L’importante è dettare l’agenda del paese, “un’agenda in grado di rispondere ai problemi degli italiani secondo il programma del PD, prevedendo incursioni e assalti ”. ”Deve esserci un periodo – aggiunge Rutelli – in cui siamo una minoranza per diventare maggioranza stabile nel paese”. Altrimenti, osserva l’ex vicepremier, ”finiremo per essere ridotti a una minoranza stabile. Invece il PD deve tornare a guidare il Paese ma secondo Rutelli non deve perdere tempo mettendo in campo “quegli shock inevitabili per cui Veltroni ha ricevuto la nostra fiducia”. Una fiducia che Rutelli ribadisce al segretario del PD .

Poi elenca quelli che considera gli obiettivi e i punti principali dell’agenda sulla quale il Pd dovrà concentrarsi da qui in avanti: ambiente, sicurezza, economia e garanzie sociali. Secondo l’ex vicepremier per quanto riguarda “la sfida al cambiamento climatico”, l ‘obiettivo del Pd deve essere ”quello di caratterizzarsi per assumere una leadership in Italia e in Europa” perchè “è la piu’ grande sfida che possiamo mettere in campo per il futuro delle nostre generazioni”. In secondo luogo il Pd deve essere ”al cento per cento credibile sulle questioni della sicurezza” che non devono però essere appannaggio della destra.
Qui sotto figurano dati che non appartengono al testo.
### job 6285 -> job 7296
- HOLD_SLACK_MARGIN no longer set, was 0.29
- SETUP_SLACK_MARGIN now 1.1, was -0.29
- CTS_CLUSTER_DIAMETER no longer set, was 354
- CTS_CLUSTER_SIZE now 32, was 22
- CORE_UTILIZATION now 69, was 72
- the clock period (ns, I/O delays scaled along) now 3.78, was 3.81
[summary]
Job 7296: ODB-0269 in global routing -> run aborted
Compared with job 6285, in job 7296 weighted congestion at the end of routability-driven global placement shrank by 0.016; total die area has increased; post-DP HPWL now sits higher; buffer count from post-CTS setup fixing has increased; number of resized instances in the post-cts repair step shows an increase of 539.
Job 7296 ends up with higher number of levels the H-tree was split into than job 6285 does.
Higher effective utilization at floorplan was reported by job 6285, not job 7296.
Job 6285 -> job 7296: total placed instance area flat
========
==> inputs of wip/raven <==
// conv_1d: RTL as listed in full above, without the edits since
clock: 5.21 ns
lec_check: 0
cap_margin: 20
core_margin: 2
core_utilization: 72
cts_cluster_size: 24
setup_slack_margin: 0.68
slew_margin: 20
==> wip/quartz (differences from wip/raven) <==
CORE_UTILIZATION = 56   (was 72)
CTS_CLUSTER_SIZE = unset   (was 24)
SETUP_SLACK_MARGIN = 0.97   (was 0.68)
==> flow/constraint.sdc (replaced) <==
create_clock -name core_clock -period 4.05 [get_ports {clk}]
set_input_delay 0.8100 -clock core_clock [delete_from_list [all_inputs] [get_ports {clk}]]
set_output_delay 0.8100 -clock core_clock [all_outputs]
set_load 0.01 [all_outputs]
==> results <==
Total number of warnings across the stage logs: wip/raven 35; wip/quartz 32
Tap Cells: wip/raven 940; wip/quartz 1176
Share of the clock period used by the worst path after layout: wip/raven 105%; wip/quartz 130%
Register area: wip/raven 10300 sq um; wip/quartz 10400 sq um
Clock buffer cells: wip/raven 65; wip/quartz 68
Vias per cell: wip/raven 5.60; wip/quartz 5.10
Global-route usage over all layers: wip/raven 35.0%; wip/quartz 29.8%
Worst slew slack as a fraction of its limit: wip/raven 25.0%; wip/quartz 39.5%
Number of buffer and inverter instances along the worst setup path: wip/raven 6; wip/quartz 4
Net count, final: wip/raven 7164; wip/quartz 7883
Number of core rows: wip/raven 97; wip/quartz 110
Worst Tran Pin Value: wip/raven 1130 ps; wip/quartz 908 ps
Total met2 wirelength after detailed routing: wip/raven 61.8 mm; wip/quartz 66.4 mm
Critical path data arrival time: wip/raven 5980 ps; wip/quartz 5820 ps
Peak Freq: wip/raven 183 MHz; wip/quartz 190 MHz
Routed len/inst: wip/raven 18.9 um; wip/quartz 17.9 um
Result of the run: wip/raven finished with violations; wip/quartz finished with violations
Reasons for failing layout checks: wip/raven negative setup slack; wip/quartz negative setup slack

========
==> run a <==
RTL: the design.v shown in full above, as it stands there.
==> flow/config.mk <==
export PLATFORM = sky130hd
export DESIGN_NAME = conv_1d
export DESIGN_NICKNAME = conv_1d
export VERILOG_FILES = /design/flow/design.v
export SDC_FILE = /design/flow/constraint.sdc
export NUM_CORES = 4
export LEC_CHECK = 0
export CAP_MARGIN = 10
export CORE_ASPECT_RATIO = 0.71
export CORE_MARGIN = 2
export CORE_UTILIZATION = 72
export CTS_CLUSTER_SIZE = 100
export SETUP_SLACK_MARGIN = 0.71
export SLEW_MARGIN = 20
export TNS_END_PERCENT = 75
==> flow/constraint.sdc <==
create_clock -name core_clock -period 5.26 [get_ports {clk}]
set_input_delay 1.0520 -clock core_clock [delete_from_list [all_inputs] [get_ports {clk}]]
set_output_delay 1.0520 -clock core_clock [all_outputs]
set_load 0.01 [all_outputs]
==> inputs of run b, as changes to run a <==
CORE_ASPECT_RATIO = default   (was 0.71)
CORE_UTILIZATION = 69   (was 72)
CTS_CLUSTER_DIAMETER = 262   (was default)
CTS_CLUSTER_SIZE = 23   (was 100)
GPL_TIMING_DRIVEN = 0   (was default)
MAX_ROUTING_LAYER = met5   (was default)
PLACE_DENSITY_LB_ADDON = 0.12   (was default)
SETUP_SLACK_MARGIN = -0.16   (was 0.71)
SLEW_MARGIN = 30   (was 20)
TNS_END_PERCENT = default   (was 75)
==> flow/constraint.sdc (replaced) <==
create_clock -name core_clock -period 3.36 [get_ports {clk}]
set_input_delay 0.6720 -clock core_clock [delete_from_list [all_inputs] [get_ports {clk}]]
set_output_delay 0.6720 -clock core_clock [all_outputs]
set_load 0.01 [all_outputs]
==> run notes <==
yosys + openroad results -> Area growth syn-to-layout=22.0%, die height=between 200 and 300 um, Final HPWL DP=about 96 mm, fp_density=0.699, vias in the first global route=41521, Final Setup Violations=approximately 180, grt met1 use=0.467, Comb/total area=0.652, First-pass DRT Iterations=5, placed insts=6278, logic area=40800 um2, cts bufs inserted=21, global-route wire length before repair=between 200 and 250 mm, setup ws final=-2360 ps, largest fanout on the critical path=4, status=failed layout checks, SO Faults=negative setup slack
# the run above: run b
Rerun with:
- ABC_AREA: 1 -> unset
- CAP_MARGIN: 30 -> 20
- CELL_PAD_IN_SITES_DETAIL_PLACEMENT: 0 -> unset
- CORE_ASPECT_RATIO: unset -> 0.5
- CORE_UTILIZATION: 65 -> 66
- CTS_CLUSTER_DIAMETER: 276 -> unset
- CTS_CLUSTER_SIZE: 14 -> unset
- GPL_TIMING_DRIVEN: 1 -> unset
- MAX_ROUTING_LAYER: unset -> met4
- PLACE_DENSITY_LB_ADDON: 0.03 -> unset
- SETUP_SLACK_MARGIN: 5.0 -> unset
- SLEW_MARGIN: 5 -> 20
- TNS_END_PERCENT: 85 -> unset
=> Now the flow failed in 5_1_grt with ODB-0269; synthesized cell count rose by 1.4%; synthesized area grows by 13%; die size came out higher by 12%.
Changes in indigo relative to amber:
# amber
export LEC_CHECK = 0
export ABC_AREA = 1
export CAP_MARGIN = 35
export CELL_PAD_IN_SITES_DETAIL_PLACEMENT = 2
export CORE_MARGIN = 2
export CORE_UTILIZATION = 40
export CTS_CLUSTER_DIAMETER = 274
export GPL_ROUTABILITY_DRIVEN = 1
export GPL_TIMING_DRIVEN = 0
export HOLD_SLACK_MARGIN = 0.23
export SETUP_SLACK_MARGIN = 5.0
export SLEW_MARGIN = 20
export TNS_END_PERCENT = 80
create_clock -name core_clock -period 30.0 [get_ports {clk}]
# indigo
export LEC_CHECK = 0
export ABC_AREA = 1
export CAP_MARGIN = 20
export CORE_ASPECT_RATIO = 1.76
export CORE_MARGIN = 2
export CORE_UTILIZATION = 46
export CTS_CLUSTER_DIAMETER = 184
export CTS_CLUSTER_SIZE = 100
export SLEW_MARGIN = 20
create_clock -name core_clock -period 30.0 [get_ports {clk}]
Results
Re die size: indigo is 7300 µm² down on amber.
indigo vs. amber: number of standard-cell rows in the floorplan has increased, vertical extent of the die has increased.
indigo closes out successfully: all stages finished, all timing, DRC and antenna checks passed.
Design comm_top, start of the top module:
module comm_top(
  input wire sys_clk,
  input wire sys_clk_rst,
  input wire rst,
  input wire bit_in, 
  output wire bit_out, 
  output wire [7:0] data_trans, 
  output wire [7:0] data_recev 
);
Size: about 21 I/O pins, roughly 8300 sq um of cells after synthesis.
make LEC_CHECK=0 ABC_AREA=1 CAP_MARGIN=20 CORE_MARGIN=2 CORE_UTILIZATION=72 CTS_CLUSTER_DIAMETER=400 CTS_CLUSTER_SIZE=98 SETUP_SLACK_MARGIN=-0.23 SLEW_MARGIN=20 finish   # period 2.33 ns
run.sh (not shown) runs the stock make flow with config.mk's settings and CLKGATE_MAP_FILE=.
The first run finished but fails on setup timing.
Change:
ABC_AREA = default   (was 1)
CORE_UTILIZATION = 32   (was 72)
CTS_CLUSTER_DIAMETER = default   (was 400)
CTS_CLUSTER_SIZE = default   (was 98)
SETUP_SLACK_MARGIN = default   (was -0.23)
clock period = 4.2 ns   (was 2.33 ns; I/O delays follow)
The new run passed the timing, design-rule and antenna checks; sequential power falls by 44%; wire length goes down by about 34%; total power is lower by about 40%; worst setup slack is better by 1200 ps.
Change:
CORE_UTILIZATION = 44   (was 32)
SLEW_MARGIN = 25   (was 20)
clock period = 3.75 ns   (was 4.2 ns; I/O delays follow)
=> The new run finished clean; clock power rises by about 10%; worst setup slack is worse by 130 ps; wire length came out higher by 5.7%.

========
Starting RTL as in the previous note.
==> flow/design.v (excerpt) <==
module comm_top(
  input wire sys_clk,
  input wire sys_clk_rst,
  input wire rst,
  input wire bit_in, 
  output wire bit_out, 
  output wire [7:0] data_trans, 
  output wire [7:0] data_recev 
);
clock: 3.75 ns
lec_check: 0
abc_area: 0
cap_margin: 0
cell_pad_in_sites_global_placement: 0
core_margin: 2
core_utilization: 43
cts_cluster_size: 82
gpl_timing_driven: 0
hold_slack_margin: 0.11
min_routing_layer: met2
setup_slack_margin: -0.36
slew_margin: 30
tns_end_percent: 60
The starting point produced a layout that fails on setup timing.
Change:
ABC_AREA = default   (was 0)
CAP_MARGIN = 20   (was 0)
CELL_PAD_IN_SITES_GLOBAL_PLACEMENT = default   (was 0)
CORE_UTILIZATION = 70   (was 43)
CTS_CLUSTER_SIZE = 36   (was 82)
GPL_TIMING_DRIVEN = default   (was 0)
HOLD_SLACK_MARGIN = default   (was 0.11)
MIN_ROUTING_LAYER = default   (was met2)
SETUP_SLACK_MARGIN = default   (was -0.36)
SLEW_MARGIN = 20   (was 30)
TNS_END_PERCENT = default   (was 60)
clock period = 3.7 ns   (was 3.75 ns; I/O delays follow)
Outcome:
- The changed run passed the timing, design-rule and antenna checks
- worst hold slack got worse by 0.012 ns
- combinational power barely changes
- die size is lower by about 38%
- non-clock buffer count came out lower by 29
- register-to-register slack improved by 0.26 ns
- global-route usage came out higher by 1.6 points
- wire length rises by about 0.7%
- worst setup slack improved by 0.26 ns
Change:
CORE_UTILIZATION = 40   (was 70)
CTS_CLUSTER_SIZE = default   (was 36)
clock period = 10.0 ns   (was 3.7 ns; I/O delays follow)
What happened:
- via count decreases by a few percent
- wire length decreases by a little under a tenth
- sequential power is lower by well over a third
- worst setup slack improves by 5.7 ns
- non-clock buffer count falls by 17
- power fell by well over a third
- clock skew barely changes
Change:
CELL_PAD_IN_SITES_GLOBAL_PLACEMENT = 3   (was default)
CORE_UTILIZATION = 23   (was 40)
CTS_CLUSTER_DIAMETER = 291   (was default)
TNS_END_PERCENT = 85   (was default)
Effect:
- global-route usage came out lower by 4.4 points
- first-iteration DRC count is lower by 20%
- final area grows by 3.3%
- routed wire length is higher by 20%
- setup slack is worse by 0.047 ns
- count of clock-buffer cells in the layout went down by 1
- sequential power is about the same
- power climbs by 5.6%
- combinational power is higher by about 5%
- via count stays flat
Change:
CELL_PAD_IN_SITES_GLOBAL_PLACEMENT = default   (was 3)
CORE_ASPECT_RATIO = 0.5   (was default)
CORE_MARGIN = 5   (was 2)
CORE_UTILIZATION = 59   (was 23)
CTS_CLUSTER_DIAMETER = 324   (was 291)
CTS_CLUSTER_SIZE = 98   (was default)
PLACE_DENSITY = 0.35   (was default)
SLEW_MARGIN = 40   (was 20)
TNS_END_PERCENT = 30   (was 85)
What happened:
- The changed run finished with timing, DRC and antenna clean
- count of clock-buffer cells in the layout falls by 1
- worst setup slack gains 0.14 ns
- die size decreases by 56%
- wire length falls by 18%
- first-iteration DRC count increases by 3.7%
- total power came out lower by 2.2%
- combinational power drops by about 5%
- core utilization rose by 39 points
- sequential power stays flat
- synthesized area does not change
No activity file was given, so power comes from the tool's default toggle rates.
Inoltre ”il Pd deve andare oltre sui confini di una maggiore libertà economica impegnandosi a favorire i talenti”. Per Rutelli il Pd, poi, deve muoversi affinchè “ci siano opportunità e garanzie sociali e perchè sia il partito che fa ricrescere la fiducia nei ceti medi sempre più lasciati a se stessi”.
Infine uno sguardo alla spaccatura con l’Idv e alle alleanze a partire dalla recente esperienza del Governo Prodi, “una coalizione larga che ha fallito così come è entrato in crisi dopo solo tre mesi il rapporto tra il Pd e l’Idv”. Secondo Rutelli il PD deve puntare ad alleanze durature che gli consentano di recuperare consensi evtando “di fare come nelle recenti elezioni nelle quali sono stati recuperati voti a sinistra ma non ne è stato preso nemmeno uno negli altri campi”. Rutelli ricorda anche che il voto utile non è a vita”. Ma per Rutelli ora è fondamentale che il PD definisca la propria identità, ” il nuovo conio, dopodichè può dedicarsi alle alleanze”. I consensi per Rutelli vanno cercati in uno spazio che non è quello tra piazza Navona e Berlusconi ma altrove, “nella società vasta”.